BARI- All’ordine del giorno dell’incontro tra il sindaco di Lecce, Paolo Perrone e il governatore di Puglia, Michele Emiliano non il caos rifiuti che tiene ancora con il fiato sospeso la provincia di Lecce, ma il commissariamento della gestione dei rifiuti nei prossimi due anni e soprattutto l’emergenza che con l’avvicinarsi dell’estate incombe.
Un commissariamento che per Perrone non funziona come dovrebbe e che è carente di garanzie per la provincia di Lecce.Poco quello che emerge da un incontro definito comunque preliminare e interlocutorio.Il lungo colloquio si è incentrato sui poteri di sub commissari per la corretta gestione della fase commissariale e, come detto, sull’obiettivo di evitare l’emergenza rifiuti con l’arrivo dei turisti, in estate.
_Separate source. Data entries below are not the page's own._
Source: an optimization exercise on an open RTL-to-GDS flow (aim: a short achievable clock period and few clock cycles). Production flows keep margins and buffers that such runs may drop. The RTL was checked by simulation tests, not by an equivalence proof against the original design. Power is estimated from default activity; no workload was simulated.

// image_thresholder
module image_thresholder (
    input  wire        clk,
    input  wire        rst,           
    input  wire        cmd_valid,
    output wire        cmd_ready,
    input  wire [31:0] cmd_data,
    input  wire [7:0]  rd_idx,
    output reg  [31:0] rd_data,
    output wire        out_valid,
    input  wire        out_ready,
    output wire [7:0]  out_data,
    output wire        out_last
);
    localparam BUF_BYTES = 256;
    localparam NAME_MAX  = 16;
    localparam [2:0] S_IDLE  = 3'd0;
    localparam [2:0] S_LOAD  = 3'd1;
    localparam [2:0] S_EMIT  = 3'd2;
    localparam [2:0] S_DONE  = 3'd3;
    localparam [2:0] S_ERROR = 3'd4;
    localparam [3:0] ERR_DIM      = 4'd1;
    localparam [3:0] ERR_CAPACITY = 4'd2;
    localparam [3:0] ERR_OVERRUN  = 4'd3;
    localparam [3:0] ERR_UNDERRUN = 4'd4;
    localparam [3:0] ERR_SEQUENCE = 4'd5;
    localparam [3:0] ERR_OPCODE   = 4'd6;
    localparam [3:0] ERR_RESERVED = 4'd7;
    localparam [3:0] ERR_NAME     = 4'd8;
    localparam [7:0] OP_NOP    = 8'h00;
    localparam [7:0] OP_SETW   = 8'h01;
    localparam [7:0] OP_SETH   = 8'h02;
    localparam [7:0] OP_SETF   = 8'h03;
    localparam [7:0] OP_NCLR   = 8'h04;
    localparam [7:0] OP_NBYTE  = 8'h05;
    localparam [7:0] OP_START  = 8'h08;
    localparam [7:0] OP_PIXEL  = 8'h09;
    localparam [7:0] OP_THRESH = 8'h0A;
    localparam [7:0] OP_FINISH = 8'h0B;
    localparam [7:0] OP_ABORT  = 8'h0F;
    localparam [2:0] P_MARK = 3'd0;
    localparam [2:0] P_NAME = 3'd1;
    localparam [2:0] P_C1   = 3'd2;
    localparam [2:0] P_BL   = 3'd3;
    localparam [2:0] P_C2   = 3'd4;
    localparam [2:0] P_RS   = 3'd5;
    localparam [2:0] P_C3   = 3'd6;
    localparam [2:0] P_PAY  = 3'd7;
  ...
export LEC_CHECK = 0
export ABC_CLOCK_PERIOD_IN_PS = 100
export CAP_MARGIN = 20
export CORE_MARGIN = 2
export CORE_UTILIZATION = 40
export SLEW_MARGIN = 20
export SYNTH_HIERARCHICAL = 1
export SETUP_SLACK_MARGIN = 6.5
export TNS_END_PERCENT = 100
create_clock -name core_clock -period 12.0 [get_ports {clk}]
standard.sh (not shown) runs the stock make flow with config.mk's settings and CLKGATE_MAP_FILE= SYNTH_SCRIPT=/design/flow/synth_recipe.tcl, a recipe that flattens the netlist after the stock synthesis.
==> flow/flow/run.sh <==
#!/bin/bash
set -e
MARGIN=6.5
{
  echo "export SETUP_SLACK_MARGIN = $MARGIN"
  echo "export TNS_END_PERCENT = 100"
} >> config.mk
bash standard.sh > standard.log 2>&1
Testbench counts at the start, summed over its fixed seeds: cycles 107,009.
==> next run, changes <==
--- a/flow/config.mk
+++ b/flow/config.mk
@@ -10,3 +10,3 @@
 export CORE_MARGIN = 2
-export CORE_UTILIZATION = 40
+export CORE_UTILIZATION = 55
 export SLEW_MARGIN = 20
=>
- die area shrinks by a quarter to a third
- routed wire length drops slightly
- setup slack gets better by 0.020 ns
- final cell count goes down by roughly a tenth
- first-iteration DRC count goes down by roughly a tenth
- critical path depth came out higher by 1
- register-to-register slack is better by 0.22 ns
Per questo occorre anzitutto assicurare un corretto smaltimento e mettere a punto una serie di misure che non sono state individuate nell’incontro di oggi ma che saranno strutturate nei prossimi giorni. L’accordo si chiuderà nel corso del prossimo incontro, già fissato per la fine della prossima settimana.
Naturalmente il faccia a faccia di oggi cade in un periodo certamente delicato per la questione rifiuti nel Salento. Giovedì chiuderà la discarica di Statte ma come è noto, l’emergenza assicurano sarà scongiurata da una procedura che prevede, tra l’altro, lo svuotamento dei biotunnel di Cavallino.